=== WHAT TO DO ===
Reproduce exactly the opening lines of the listing, stopping after the line that contains "sky130_fd_sc_hd__nand3b_1 | 4 |" and including it.

————

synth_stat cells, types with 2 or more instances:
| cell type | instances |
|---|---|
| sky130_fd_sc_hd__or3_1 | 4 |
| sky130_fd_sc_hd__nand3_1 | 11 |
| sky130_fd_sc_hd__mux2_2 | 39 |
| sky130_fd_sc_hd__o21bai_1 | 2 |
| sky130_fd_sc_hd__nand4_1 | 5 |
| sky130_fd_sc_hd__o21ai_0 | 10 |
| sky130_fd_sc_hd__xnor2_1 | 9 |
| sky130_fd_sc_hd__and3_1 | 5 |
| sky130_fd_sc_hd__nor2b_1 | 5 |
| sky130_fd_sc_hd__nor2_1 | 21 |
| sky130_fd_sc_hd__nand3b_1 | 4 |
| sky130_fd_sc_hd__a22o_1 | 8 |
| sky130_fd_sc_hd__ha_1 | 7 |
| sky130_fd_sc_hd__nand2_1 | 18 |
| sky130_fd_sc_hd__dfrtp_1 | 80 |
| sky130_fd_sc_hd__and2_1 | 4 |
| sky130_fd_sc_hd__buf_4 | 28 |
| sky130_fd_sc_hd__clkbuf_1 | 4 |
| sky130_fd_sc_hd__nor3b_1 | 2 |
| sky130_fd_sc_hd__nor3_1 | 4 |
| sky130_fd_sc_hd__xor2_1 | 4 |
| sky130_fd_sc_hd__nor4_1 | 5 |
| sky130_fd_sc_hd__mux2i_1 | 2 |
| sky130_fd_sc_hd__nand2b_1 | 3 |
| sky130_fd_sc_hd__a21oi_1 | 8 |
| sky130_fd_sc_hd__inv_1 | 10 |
## src/shared/mute_select_defs.vh

```
// Constants for the audio mute input source selection block
// Behaviour
// RL1: Port 1 register bits 2:0 hold a read/write selector, reset zero.
// RL2: Port 2 register holds an identical selector, reset zero, same code table.
// RL3: Code 000 drives the port mute input with constant zero.
// RL4: Code 001 routes port 0 serializer 7 / second serial clock pin.
// RL5: Code 010 routes serializer 8 / port 1 serializer 5 / second serial slave-out.
// RL6: Code 011 routes serializer 9 / port 1 serializer 4 / second serial slave-in.
// RL7: Code 100 routes the port 2 receive high-frequency clock pin.
// RL8: Code 101 routes the first serial interface slave-in pin.
// RL9: Code 110 routes first serial chip select / second two-wire clock pin.
// RL10: Code 111 routes first serial enable / second two-wire data pin.
// RL11: Bits 31:3 reserved; read any value, software writes zeros only.
// RL12: Without port 2, its register is reserved and has no effect.
// RL13: Registered selector drives the mux; new choice acts after write completes.
`ifndef MUTE_SELECT_DEFS_VH
`define MUTE_SELECT_DEFS_VH

// ----------------------------------------
// Register map (byte addresses)
// ----------------------------------------
`define PORT1_MUTE_CFG_ADDR 32'h4000001c
`define PORT2_MUTE_CFG_ADDR 32'h40000020

// ----------------------------------------
// Fields and reset values
// ----------------------------------------
`define SEL_MSB 2
`define SEL_LSB 0
`define SEL_WIDTH 3
`define SEL_RESET 3'h0

// ----------------------------------------
// Selector codes
// ----------------------------------------
`define SEL_ZERO 3'h0
`define SEL_SER7 3'h1
`define SEL_SER8 3'h2
`define SEL_SER9 3'h3
`define SEL_HCLK 3'h4
`define SEL_SIMO0 3'h5
`define SEL_CS0 3'h6
`define SEL_ENA0 3'h7

`endif

```

## src/hw/pin_sync.v

```verilog
// Two-stage synchroniser for a bundle of pin inputs
`timescale 1ns/1ps
module pin_sync
#(
    parameter WIDTH = 7
)
(
    input wire clock,
    input wire reset_n,
    input wire [WIDTH-1:0] pinsIn,
    output wire [WIDTH-1:0] pinsSync
);
    reg [WIDTH-1:0] stage1_reg;
    reg [WIDTH-1:0] stage2_reg;

    // First stage is read only by the second stage
    always @(posedge clock or negedge reset_n)
    begin
        if (!reset_n)
        begin
            stage1_reg <= {WIDTH{1'b0}};
            stage2_reg <= {WIDTH{1'b0}};
        end
        else
        begin
            stage1_reg <= pinsIn;
            stage2_reg <= stage1_reg;
        end
    end

    assign pinsSync = stage2_reg;
endmodule

```

## src/hw/mute_source_mux.v

```verilog
// Eight-way mute source multiplexer driven by a selector code
`timescale 1ns/1ps
`include "mute_select_defs.vh"
module mute_source_mux
(
    input wire [2:0] sel,
    input wire [6:0] sources,
    output reg muteOut
);
    // Code zero gives constant low; others pick one synchronised pin
    always @*
    begin
        case (sel)
            `SEL_ZERO: muteOut = 1'b0; // RL3
            `SEL_SER7: muteOut = sources[0]; // RL4
            `SEL_SER8: muteOut = sources[1]; // RL5
            `SEL_SER9: muteOut = sources[2]; // RL6
            `SEL_HCLK: muteOut = sources[3]; // RL7
            `SEL_SIMO0: muteOut = sources[4]; // RL8
            `SEL_CS0: muteOut = sources[5]; // RL9
            `SEL_ENA0: muteOut = sources[6]; // RL10
            default: muteOut = 1'b0;
        endcase
    end
endmodule

```

## src/hw/audio_mute_input_select.v

```verilog
// APB register block choosing the mute input source of audio ports 1 and 2
//
// Register access over APB is this design's own decision.
`timescale 1ns/1ps
`include "mute_select_defs.vh"
module audio_mute_input_select
#(
    parameter HAS_PORT2 = 1
)
(
    input wire clock,
    input wire reset_n,
    input wire psel,
    input wire penable,
    input wire pwrite,
    input wire [31:0] paddr,
    input wire [31:0] pwdata,
    output reg [31:0] prdata,
    output reg pready,
    output reg pslverr,
    input wire port0_serializer7_pin,
    input wire port0_serializer8_pin,
    input wire port0_serializer9_pin,
    input wire port2_rx_high_clock_pin,
    input wire first_serial_if_slave_in_pin,
    input wire first_serial_if_chip_select_pin,
    input wire first_serial_if_enable_pin,
    output reg port1MuteIn,
    output reg port2MuteIn
);
    // ----------------------------------------
    // Registers and wires
    // ----------------------------------------
    // Response phase codes; the access phase follows setup by one edge
    localparam PHASE_IDLE = 1'b0;
    localparam PHASE_ACCESS = 1'b1;

    // Response path state and its next values
    reg phase_reg;
    reg phase_next;
    reg pready_next;
    reg pslverr_next;
    reg [31:0] prdata_next;

    // Read-back word and address-hit flag of the current setup cycle
    reg [31:0] rdata_next;
    reg hit_next;

    // Selector values of both ports, as seen by the read-back path
    wire [2:0] port1Sel;
    wire [2:0] port2Sel;

    // Raw and synchronised pin bundles
    wire [6:0] pinsRaw;
    wire [6:0] pinsSync;

    // Bus decode
    wire setupPhase;
    wire hitPort1;
    wire hitPort2;
    wire accessDone;
    wire writeDone;

    // Per-lane vectors; lane 0 is port 1, lane 1 is port 2
    wire [1:0] hitVec;
    wire [1:0] portPresent;
    wire [5:0] selBank;
    wire [1:0] muxVec;

    // ----------------------------------------
    // Pin synchronisers
    // ----------------------------------------
    // Bit order follows the selector codes 001 to 111, lowest bit first
    assign pinsRaw = {first_serial_if_enable_pin, first_serial_if_chip_select_pin,
        first_serial_if_slave_in_pin, port2_rx_high_clock_pin,
        port0_serializer9_pin, port0_serializer8_pin, port0_serializer7_pin};

    // Pins come from outside the clock domain; the fast receive clock
    // is only sampled, so treat it as a slow level indicator.
    // Both ports share one synchroniser bank to save flops.
    pin_sync #(.WIDTH(7)) syncPins
    (
        .clock(clock),
        .reset_n(reset_n),
        .pinsIn(pinsRaw),
        .pinsSync(pinsSync)
    );

    // ----------------------------------------
    // APB decode
    // ----------------------------------------
    // Full 32-bit compare; aliases of the two words are refused
    assign setupPhase = psel & ~penable;
    assign hitPort1 = (paddr == `PORT1_MUTE_CFG_ADDR);
    assign hitPort2 = (paddr == `PORT2_MUTE_CFG_ADDR) && (HAS_PORT2 != 0); // RL12

    // A write lands only at the edge that completes the access
    assign accessDone = psel & penable & pready;
    assign writeDone = accessDone & pwrite;

    // Address hits and port presence, indexed by lane
    assign hitVec = {hitPort2, hitPort1};
    assign portPresent = {(HAS_PORT2 != 0), 1'b1}; // RL12

    // Read data; reserved bits read as zero
    always @*
    begin
        rdata_next = 32'h00000000;
        hit_next = 1'b1;
        if (hitPort1)
            rdata_next[`SEL_MSB:`SEL_LSB] = port1Sel; // RL1
        else if (hitPort2)
            rdata_next[`SEL_MSB:`SEL_LSB] = port2Sel; // RL2
        else
            hit_next = 1'b0;
    end

    // ----------------------------------------
    // Response phase machine
    // ----------------------------------------
    // No wait state: pready rises in the first access cycle, so the
    // transfer completes at the second edge after setup. The answer is
    // fixed, so a master never waits longer than that.
    always @*
    begin
        phase_next = PHASE_IDLE;
        pready_next = 1'b0;
        pslverr_next = 1'b0;
        prdata_next = 32'h00000000;
        case (phase_reg)
            PHASE_IDLE:
            begin
                if (setupPhase)
                begin
                    phase_next = PHASE_ACCESS;
                    pready_next = 1'b1;
                    pslverr_next = ~hit_next; // RL12
                    prdata_next = pwrite ? 32'h00000000 : rdata_next;
                end
            end
            PHASE_ACCESS:
            begin
                // Completing edge; a back-to-back setup is seen next cycle
                phase_next = PHASE_IDLE;
            end
            default:
            begin
                phase_next = PHASE_IDLE;
            end
        endcase
    end

    // Response flops; answer outputs stand for the access cycle only
    always @(posedge clock or negedge reset_n)
    begin
        if (!reset_n)
        begin
            phase_reg <= PHASE_IDLE;
            pready <= 1'b0;
            pslverr <= 1'b0;
            prdata <= 32'h00000000;
        end
        else
        begin
            phase_reg <= phase_next;
            pready <= pready_next;
            pslverr <= pslverr_next;
            prdata <= prdata_next;
        end
    end

    // ----------------------------------------
    // Selector lanes
    // ----------------------------------------
    // One lane per port: selector register and its multiplexer. Upper
    // write bits are dropped, since software must keep them zero anyway.
    // An absent port never takes a write and its mux output is forced low.
    genvar lane;
    generate
        for (lane = 0; lane < 2; lane = lane + 1)
        begin : portLane
            reg [2:0] laneSel_reg;
            reg [2:0] laneSel_next;
            wire laneWrite;
            wire laneMux;

            // Write strobe for this lane only
            assign laneWrite = writeDone & hitVec[lane] & portPresent[lane];

            // Hold the selector unless this lane is written
            always @*
            begin
                laneSel_next = laneSel_reg;
                if (laneWrite)
                    laneSel_next = pwdata[`SEL_MSB:`SEL_LSB]; // RL1 RL2 RL11
            end

            // Selector storage; both lanes leave reset at code zero
            always @(posedge clock or negedge reset_n)
            begin
                if (!reset_n)
                    laneSel_reg <= `SEL_RESET; // RL1 RL2
                else
                    laneSel_reg <= laneSel_next; // RL13
            end

            // Same code table for both lanes
            mute_source_mux laneMuxInst
            (
                .sel(laneSel_reg),
                .sources(pinsSync),
                .muteOut(laneMux)
            );

            // Lane results into the shared vectors
            assign selBank[3 * lane + 2:3 * lane] = laneSel_reg;
            assign muxVec[lane] = laneMux & portPresent[lane]; // RL12
        end
    endgenerate

    // Selector values handed to the read-back path
    assign port1Sel = selBank[2:0];
    assign port2Sel = selBank[5:3];

    // ----------------------------------------
    // Mute outputs
    // ----------------------------------------
    // Registered outputs: one edge after the selector, so a new
    // choice shows at the edge after the write completes
    always @(posedge clock or negedge reset_n)
    begin
        if (!reset_n)
        begin
            port1MuteIn <= 1'b0;
            port2MuteIn <= 1'b0;
        end
        else
        begin
            port1MuteIn <= muxVec[0]; // RL13
            port2MuteIn <= muxVec[1]; // RL12 RL13
        end
    end
endmodule

```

————

=== FINISHED TASK ===
synth_stat cells, types with 2 or more instances:
| cell type | instances |
|---|---|
| sky130_fd_sc_hd__or3_1 | 4 |
| sky130_fd_sc_hd__nand3_1 | 11 |
| sky130_fd_sc_hd__mux2_2 | 39 |
| sky130_fd_sc_hd__o21bai_1 | 2 |
| sky130_fd_sc_hd__nand4_1 | 5 |
| sky130_fd_sc_hd__o21ai_0 | 10 |
| sky130_fd_sc_hd__xnor2_1 | 9 |
| sky130_fd_sc_hd__and3_1 | 5 |
| sky130_fd_sc_hd__nor2b_1 | 5 |
| sky130_fd_sc_hd__nor2_1 | 21 |
| sky130_fd_sc_hd__nand3b_1 | 4 |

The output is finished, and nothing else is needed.